According to Dr. Samer Narouze, a professor of surgery and anesthesiology at Northeast Ohio Medical School and chairman of the pain center at Western Reserve Hospital, persistent chronic pain that has no underlying current pathology (i.e., whatever was wrong in the body has been fixed) is often perpetuated for two reasons: we become either overly sensitive to that discomfort and pain or insensitive to it, both of which can lead to more long-standing and severe issues.

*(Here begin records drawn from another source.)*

$ cat src/rtl/iserdes_pkg.sv
// iserdes_pkg: shared FSM states, default parameters and slip-count width helper.
package iserdes_pkg;
  typedef enum logic [2:0] {IDLE, SEARCH, SETTLE, VERIFY, LOCKED, FAILED} state_t;
  localparam int DEF_WIDTH = 10;
  localparam logic [9:0] DEF_TRAIN_PATTERN = 10'b1111100000;
  localparam int DEF_LOCK_COUNT = 4;
  function automatic int slip_w(input int max_slips);
    return $clog2(max_slips + 1);
  endfunction
endpackage

$ cat src/rtl/iserdes_shift_capture.sv
// iserdes_shift_capture: serial shift register, word boundary counter with one-cycle slip hold.
module iserdes_shift_capture #(
  parameter int WIDTH = 10
) (
  input  logic             clk,
  input  logic             reset_n,
  input  logic             en,
  input  logic             data_i,
  input  logic             slip,
  output logic [WIDTH-1:0] word_o,
  output logic             word_valid
);
  localparam int CW = $clog2(WIDTH);
  localparam logic [CW-1:0] LAST = CW'(WIDTH - 1);
  logic [WIDTH-1:0] sr, sr_nx;
  logic [CW-1:0] bit_cnt;
  logic pend, hold, wrap;
  always_comb begin
    hold = pend || slip;
    wrap = !hold && bit_cnt == LAST;
    sr_nx = {sr[WIDTH-2:0], data_i};
  end
  // a slip arriving while another is still pending is absorbed by the same hold
  always_ff @(posedge clk or negedge reset_n)
    if (!reset_n) begin
      sr <= '0;
      bit_cnt <= '0;
      pend <= 1'b0;
      word_o <= '0;
      word_valid <= 1'b0;
    end else begin
      word_valid <= en && wrap;
      if (en) begin
        sr <= sr_nx;
        bit_cnt <= hold ? bit_cnt : wrap ? '0 : bit_cnt + 1'b1;
        pend <= 1'b0;
        if (wrap) word_o <= sr_nx;
      end else pend <= hold;
    end
endmodule

$ cat src/rtl/iserdes_autoalign.sv
// iserdes_autoalign: deserialiser that slips its word boundary until the training pattern locks.
module iserdes_autoalign import iserdes_pkg::*; #(
  parameter int WIDTH = DEF_WIDTH,
  parameter logic [WIDTH-1:0] TRAIN_PATTERN = WIDTH'(DEF_TRAIN_PATTERN),
  parameter int LOCK_COUNT = DEF_LOCK_COUNT,
  parameter int MAX_SLIPS = WIDTH
) (
  input  logic                             clk,
  input  logic                             reset_n,
  input  logic                             enable_n,
  input  logic                             data_i,
  input  logic                             bitslip_n,
  input  logic                             retrain,
  output logic [WIDTH-1:0]                 word_o,
  output logic                             word_valid,
  output logic                             ready,
  output logic                             align_err,
  output logic [slip_w(MAX_SLIPS)-1:0]     slip_cnt
);
  localparam int SW = slip_w(MAX_SLIPS);
  localparam logic [SW-1:0] MS = SW'(MAX_SLIPS);
  localparam logic [8:0] LC = 9'(LOCK_COUNT);
  state_t state;
  logic [7:0] match_cnt;
  logic slip_req, bs_q, match, at_max;
  iserdes_shift_capture #(.WIDTH(WIDTH)) u_cap (
    .clk(clk),
    .reset_n(reset_n),
    .en(!enable_n),
    .data_i(data_i),
    .slip(slip_req),
    .word_o(word_o),
    .word_valid(word_valid)
  );
  always_comb begin
    match = word_o == TRAIN_PATTERN;
    at_max = slip_cnt == MS;
  end
  // slip_req is a one-cycle pulse; the capture block turns it into a one-cycle counter hold
  always_ff @(posedge clk or negedge reset_n)
    if (!reset_n) begin
      state <= IDLE;
      match_cnt <= '0;
      slip_cnt <= '0;
      slip_req <= 1'b0;
      ready <= 1'b0;
      align_err <= 1'b0;
      bs_q <= 1'b1;
    end else begin
      bs_q <= bitslip_n;
      slip_req <= 1'b0;
      if (retrain || enable_n) begin
        state <= IDLE;
        match_cnt <= '0;
        slip_cnt <= '0;
        ready <= 1'b0;
        align_err <= 1'b0;
      end else begin
        case (state)
          IDLE: begin
            state <= SEARCH;
            slip_cnt <= '0;
            match_cnt <= '0;
          end
          SEARCH: if (word_valid) begin
            if (match) begin
              match_cnt <= 8'd1;
              state <= LC <= 9'd1 ? LOCKED : VERIFY;
              ready <= LC <= 9'd1;
            end else if (at_max) begin
              state <= FAILED;
              align_err <= 1'b1;
            end else begin
              slip_req <= 1'b1;
              slip_cnt <= slip_cnt + 1'b1;
              state <= SETTLE;
            end
          end
          SETTLE: if (word_valid) state <= SEARCH;
          VERIFY: if (word_valid) begin
            if (match) begin
              match_cnt <= match_cnt + 1'b1;
              if ({1'b0, match_cnt} + 9'd1 >= LC) begin
                state <= LOCKED;
                ready <= 1'b1;
              end
            end else if (at_max) begin
              state <= FAILED;
              align_err <= 1'b1;
            end else begin
              slip_req <= 1'b1;
              slip_cnt <= slip_cnt + 1'b1;
              state <= SEARCH;
            end
          end
          LOCKED: if (bs_q && !bitslip_n) begin
            slip_req <= 1'b1;
            slip_cnt <= at_max ? slip_cnt : slip_cnt + 1'b1;
          end
          FAILED: state <= FAILED;
          default: state <= IDLE;
        endcase
      end
    end
endmodule
## config.mk

```make
export PLATFORM = sky130hd
export DESIGN_NAME = taillamp_seq
export DESIGN_NICKNAME = d
export VERILOG_FILES = /design/src/rtl/taillamp_pkg.sv /design/src/rtl/taillamp_seq_step_divider.sv /design/src/rtl/taillamp_seq.sv
export SDC_FILE = /design/constraint.sdc
export NUM_CORES = 1
export LEC_CHECK = 0
export ABC_AREA = 0
export CAP_MARGIN = 15
export CORE_AREA = 2 2 45 47
export CTS_CLUSTER_SIZE = 25
export DETAILED_ROUTE_END_ITERATION = 16
export DIE_AREA = 0 0 47 49
export MAX_ROUTING_LAYER = met4
export PLACE_DENSITY_LB_ADDON = 0.15
export SETUP_SLACK_MARGIN = 0.2
export SKIP_CTS_REPAIR_TIMING = 1
export SYNTH_ARGS = -nofsm -noshare
export SYNTH_HDL_FRONTEND = slang
export SYNTH_SLANG_ARGS = --single-unit
```

## constraint.sdc

```tcl
create_clock -name CLK -period 2.2 [get_ports CLK]
set_input_delay 0.44 -clock CLK [delete_from_list [all_inputs] [get_ports CLK]]
set_output_delay 0.44 -clock CLK [all_outputs]
set_load 0.02 [all_outputs]
```

## src/rtl/taillamp_pkg.sv

```systemverilog
// Shared types and helpers for the tail-lamp sequencer.
// The optional TAILLAMP_DIM_EN running light uses DIM_PERIOD from here.
package taillamp_pkg;

    typedef enum logic [1:0] {
        MODE_IDLE  = 2'd0,
        MODE_LEFT  = 2'd1,
        MODE_RIGHT = 2'd2,
        MODE_HAZ   = 2'd3
    } mode_t;

    localparam int unsigned DIM_PERIOD = 8;
    localparam int unsigned MASK_W     = 32;

    // Inner-first fill: bit 0 is the innermost lamp; step >= n gives all off.
    function automatic logic [MASK_W-1:0] sweep_mask(input int unsigned step, input int unsigned n);
        logic [MASK_W-1:0] m;
        m = {MASK_W{1'b0}};
        for (int unsigned i = 0; i < MASK_W; i++) begin
            m[i] = (step < n) && (i <= step);
        end
        return m;
    endfunction

endpackage

```

## src/rtl/taillamp_seq_step_divider.sv

```systemverilog
// Step prescaler: emits a one-clock tick every DIV clocks unless cleared.
module step_divider #(
    parameter int DIV = 4
) (
    input  logic CLK,
    input  logic RST_N,
    input  logic clr,
    output logic tick
);

    localparam int DW = (DIV > 1) ? $clog2(DIV) : 1;
    localparam logic [DW-1:0] DIV_LAST = DW'(DIV - 1);

    logic [DW-1:0] div_r;

    // Prescale counter, held at zero while cleared
    always_ff @(posedge CLK or negedge RST_N) begin
        if (!RST_N) begin
            div_r <= {DW{1'b0}};
        end else if (clr) begin
            div_r <= {DW{1'b0}};
        end else if (div_r == DIV_LAST) begin
            div_r <= {DW{1'b0}};
        end else begin
            div_r <= div_r + DW'(1);
        end
    end

    assign tick = (div_r == DIV_LAST) && !clr;

endmodule

```

## src/rtl/taillamp_seq.sv

```systemverilog
// Tail-lamp sequencer: turn sweep, hazard flash and brake overlay, registered outputs.
// Optional `TAILLAMP_DIM_EN adds a 1/8-duty running light for otherwise-dark lamps.
module taillamp_seq
    import taillamp_pkg::*;
#(
    parameter int N_LAMP = 3,
    parameter int DIV    = 4
) (
    input  logic                CLK,
    input  logic                RST_N,
    input  logic                HAZ,
    input  logic                LEFT,
    input  logic                RIGHT,
    input  logic                BRAKE,
    output logic [2*N_LAMP-1:0] lamp
);

    localparam int SW = $clog2(N_LAMP + 1);
    localparam logic [SW-1:0] STEP_LAST = SW'(N_LAMP);

    mode_t             mode_r;
    mode_t             mode_s;
    logic              chg_s;
    logic              clr_s;
    logic              tick_s;
    logic [SW-1:0]     step_r;
    logic [SW-1:0]     step_nxt_s;
    logic              phase_r;
    logic              phase_nxt_s;
    logic              dim_s;
    logic [N_LAMP-1:0] sweep_s;
    logic [N_LAMP-1:0] sweep_rev_s;
    logic [N_LAMP-1:0] fill_s;
    logic [2*N_LAMP-1:0] lamp_nxt_s;

    // Request decode with hazard taking priority
    always_comb begin
        mode_s = MODE_IDLE;
        if (HAZ || (LEFT && RIGHT)) begin
            mode_s = MODE_HAZ;
        end else if (LEFT) begin
            mode_s = MODE_LEFT;
        end else if (RIGHT) begin
            mode_s = MODE_RIGHT;
        end else begin
            mode_s = MODE_IDLE;
        end
    end

    assign chg_s = (mode_s != mode_r);
    // IDLE keeps the prescaler parked so step/div stay at zero
    assign clr_s = chg_s || (mode_s == MODE_IDLE);

    step_divider #(.DIV(DIV)) u_div (
        .CLK   (CLK),
        .RST_N (RST_N),
        .clr   (clr_s),
        .tick  (tick_s)
    );

`ifdef TAILLAMP_DIM_EN
    localparam int DIM_W = $clog2(DIM_PERIOD);
    logic [DIM_W-1:0] dim_cnt_r;

    // Free-running running-light phase counter
    always_ff @(posedge CLK or negedge RST_N) begin
        if (!RST_N) begin
            dim_cnt_r <= {DIM_W{1'b0}};
        end else begin
            dim_cnt_r <= dim_cnt_r + DIM_W'(1);
        end
    end

    assign dim_s = (dim_cnt_r == {DIM_W{1'b0}});
`else
    assign dim_s = 1'b0;
`endif

    // Next step/phase: restart on mode change, advance on prescaler tick
    always_comb begin
        step_nxt_s  = step_r;
        phase_nxt_s = phase_r;
        if (chg_s) begin
            step_nxt_s  = {SW{1'b0}};
            phase_nxt_s = 1'b1;
        end else if (tick_s) begin
            step_nxt_s  = (step_r == STEP_LAST) ? {SW{1'b0}} : step_r + SW'(1);
            phase_nxt_s = !phase_r;
        end else begin
            step_nxt_s  = step_r;
            phase_nxt_s = phase_r;
        end
    end

    // Lamp pattern from next-state values so the register holds the new pattern
    always_comb begin
        sweep_s     = N_LAMP'(sweep_mask(32'(step_nxt_s), 32'(N_LAMP)));
        sweep_rev_s = {N_LAMP{1'b0}};
        for (int i = 0; i < N_LAMP; i++) begin
            sweep_rev_s[i] = sweep_s[N_LAMP-1-i];
        end
        fill_s     = (BRAKE || dim_s) ? {N_LAMP{1'b1}} : {N_LAMP{1'b0}};
        lamp_nxt_s = {(2*N_LAMP){1'b0}};
        case (mode_s)
            MODE_LEFT:  lamp_nxt_s = {sweep_s, fill_s};
            MODE_RIGHT: lamp_nxt_s = {fill_s, sweep_rev_s};
            MODE_HAZ:   lamp_nxt_s = {(2*N_LAMP){phase_nxt_s}};
            MODE_IDLE:  lamp_nxt_s = {(2*N_LAMP){BRAKE || dim_s}};
            default:    lamp_nxt_s = {(2*N_LAMP){1'b0}};
        endcase
    end

    // Sequencer state and registered lamp drive
    always_ff @(posedge CLK or negedge RST_N) begin
        if (!RST_N) begin
            mode_r  <= MODE_IDLE;
            step_r  <= {SW{1'b0}};
            phase_r <= 1'b1;
            lamp    <= {(2*N_LAMP){1'b0}};
        end else begin
            mode_r  <= mode_s;
            step_r  <= step_nxt_s;
            phase_r <= phase_nxt_s;
            lamp    <= lamp_nxt_s;
        end
    end

endmodule

```

==> results <==
==> power by group <==
group	switching (mW)	leakage, nW	total (mW)	internal (mW)
Sequential	0.00690	0.148	0.261	0.254
Combinational	0.0723	0.356	0.141	0.0691
Clock	0.0848	0.0150	0.155	0.0705
Total	0.164	0.519	0.557	0.393
==> area by class of cell <==
type	instances	area share (%)
flip-flops and latches	13	27.05
repair buffers	31	22.18
inverters	6	1.865
well taps	27	2.798
clock buffers	4	2.176
multi-input cells	58	43.94
==> state kept, by name (all words and copies together), names as in the netlist <==
| name | count |
|---|---|
| lamp | 6 |
| phase_r | 1 |
| mode_r | 2 |
| u_div.div_r | 2 |
| step_r | 2 |
==> worst paths after layout <==
kind / startpoint / endpoint / cells after the start
max: mode_r[0] / lamp[5] / 11
min: u_div.div_r[0] / u_div.div_r[0] / 1
max reg2reg: mode_r[0] / lamp[5] / 11
min reg2reg: u_div.div_r[0] / u_div.div_r[0] / 1
max in group asynchronous: RST_N / lamp[0] / 1
min in group asynchronous: RST_N / mode_r[0] / 1
==> per-layer routing <==
layer / share of wire [%] / GRT usage, %
met5: 0 / -
met4: 1.1 / 6.481
met3: 3.2 / 4.815
met2: 53 / 29.45
met1: 43 / 24.59
==> cells by family (layout without fill, tap and decap cells) <==
family,after synthesis,in the layout,synth area share (%)
adders and majority gates,4,4,6.192
buffers and inverters,8,41,4.798
AOI/OAI and AO/OA,21,21,24.46
DFF,13,13,40.40
muxes,3,3,5.263
xor gates and xnor gates,1,1,1.084
and+or+nand+nor,29,29,17.80
==> stage by stage <==
step	utilization [%]	total power [mW]	worst slack (ns)
2_1_floorplan	-	0.3329	-0.2837
3_3_place_gp	57.88	0.3921	-0.6236
3_5_place_dp	57.88	0.3947	-0.6317
4_1_cts	59.31	0.5506	-0.3371
5_1_grt	65.56	0.5903	-0.2743
6_report	65.56	0.5573	-0.1760
==> placed cells by master (no fill, tap or decap), drive strengths merged, types with 2 or more instances in the layout <==
master         Yosys  layout
a211oi             3       3
and3               2       2
buf                2      20
clkbuf             0       4
clkdlybuf4s50      0       8
dfrtp             12      12
dlymetal6s2s       0       3
ha                 4       4
inv                6       6
mux2i              3       3
nand2              3       3
nor2              10      10
nor2b              2       2
nor3               7       7
o21ai              7       7
o221ai             2       2
or2                2       2
==> flow_summary.toml <==
[finish]
regArea_um2 = 326.6
fin_area_mm2 = 0.001207
layout.cells.non_filler = 139
drive_above_1_share_pct = 42.86
num-fill-cells = 150
multi_input_area_um2 = 530.5
fin_nets = 123
area_growth_pct = 49.38
n_antenna_cell = 0

[synth]
syn_area_um2 = 808.3
yosys.area.top_type = "dfrtp_1"
netlist_instances = 79
synth_top_area_share_pct = 37.15
synth_nets = 89
yosys_most_used_dff = "dfrtp_1"
syn_avg_cell_area_um2 = 10.23
yosysUniqueCellTypes = 32
ys_seq_elements = 13
ys_top_cells_by_count = "dfrtp_1 (12), nor2_1 (10), nor3_1 (7)"
synth_edf_count = 0
synth_async_sr_flop_share_pct = 100.0
seq_area_frac_synth_pct = 40.40
synthTopCellsByArea = "dfrtp_1 (37%), ha_1 (6.2%), nor2_1 (4.6%), nor3_1 (4.3%), a221oi_4 (3.3%)"
synth_most_common_cell = "dfrtp_1"
ys_warn_count = 0

[floorplanning]
die_area_mm2 = 0.002303
ios = 12
die_x_um = 47
die_height_um = 49
initial_core_util_pct = 43.89
core_mm2 = 0.001842
rows = 16

[place]
io_buffers = 11
routabilityCongestion = 0.8475
dp.final_hpwl_mm = 1.398
dp.cells = 132
place_area_mm2 = 0.001066

[critical_path]
crit_fanout = 3
crit_chain = "or3_4, a221oi_4, o21ai_4, mux2i_1, or2_1, ha_4, inv_2, nor2_4, o21a_1, o31ai_1, o21ai_1"
crit_family = "compound AO/OA/AOI/OAI gates"
worst_ep_required_time_ns = 2.36
r2r_slack_ns = -0.18
critPathSlowestCell = "or3_4"
path_class = "register to register"
setup.worst_path.start_class = "register"
critical_path.max_stage_delay_ns = 0.42
worstSetupEndpointType = "register"
worstPathArrival_ns = 2.54
path_buf_inv = 1

[sta]
tns_ns = -0.8367
fin_crit_sh_pct = 108.0
hold_viol = 0
rsz0062_at_grt = "true"
post-route-min-period_ns = 2.376
slew_viol_final = 0
setup_ws_ns = -0.1760
max_slew_margin_pct = 60.06
setup_viol = 6
max_slew.worst_pin.slew_ns = 0.5972
clock_skew_ns = 0.01058
fmax_mhz = 420.9
hold_ws_ns = 0.4412

[outcome]
failed_checks = "negative setup slack"
outcome = "finished with violations"

[global_routing]
grt_max_degree = 14
grt_pass1_vias = 716
grt_pass1_wl_mm = 3.091
overflow = 0
antenna_found_initial = 0
grt_usage_pct = 19.34

[cts]
cts_max_level = 1
cts_made_buffers = 3
clockRootBuffer = "clkbuf_4"
clockBufferDepth = 2
clock_latency_ns = 0.29
cts_tree = "done"
clk_pin_slew_worst_paths_ns = 0.09
cts.sinks = 13

[power_and_ir_drop]
cellPowerDensity_mw_per_mm2 = 461.6
vdd_drop_max_mv = 0.3584
p_leak_nw = 0.5187

[drt]
ant_nets = 0
dr.pass1.iters = 4
drc = 0
dr_total_vias = 738
wl_mm = 2.041
wl_per_cell_um = 14.68
drt_iter0_markers = 13
avgViaCountPerCell = 5.309

[hold_path]
hold_path_class = "register to register"

[run]
drv_cap = 0
Note: power is estimated with default switching activity, not from simulation.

On the oversensitive side, at the slightest bit of pain, our mind-body system freaks out, which in turn causes more pain. We enter into a vicious cycle of hypersensitivity, with pain begetting more pain. This is common to chronic physical pain and anxiety disorders. On the insensitive side, we endure too much pain without changing our approach or asking for help. The result, explains Narouze, is that the pain often gets worse. “One of the strongest predictors of persistent chronic pain is how long a person has gone without getting help. The longer that period, the more likely the pain will become chronic,” he says. Learned helplessness is also common to depression, which, unsurprisingly, is associated with chronic physical and social pain.
When we become oversensitive to pain, the solution is often forcing ourselves to experience it, so that we can retrain our mind-body system not to freak out. A person undergoing this kind of exposure therapy learns that sometimes it is their fear and avoidance of experiencing pain that is causing their distress more than the actual pain itself. Exposure therapy is part of a broader model called cognitive behavioral therapy, which, according to Narouze, “has the highest level of evidence, even more than medications, for helping with persistent chronic pain.”
When we accept too much pain, the solution generally involves learning that it’s OK to ask for help, that pain need not be a given, and that we can take action to improve our situations. This is also a cornerstone of cognitive-behavioral therapy and other evidence-based therapies, such as acceptance and commitment.
In both circumstances—oversensitivity and insensitivity—problems arise when we respond inappropriately, either by not tolerating any pain or by tolerating too much of it. In both cases, pain tends to become worse.
In the final analysis, perhaps we need to stop thinking about persistent chronic pain in a vacuum and start addressing it more holistically; if we stop focusing solely on the sensation of pain itself, we can start focusing on what it is telling us and how we respond to it, as individuals and communities.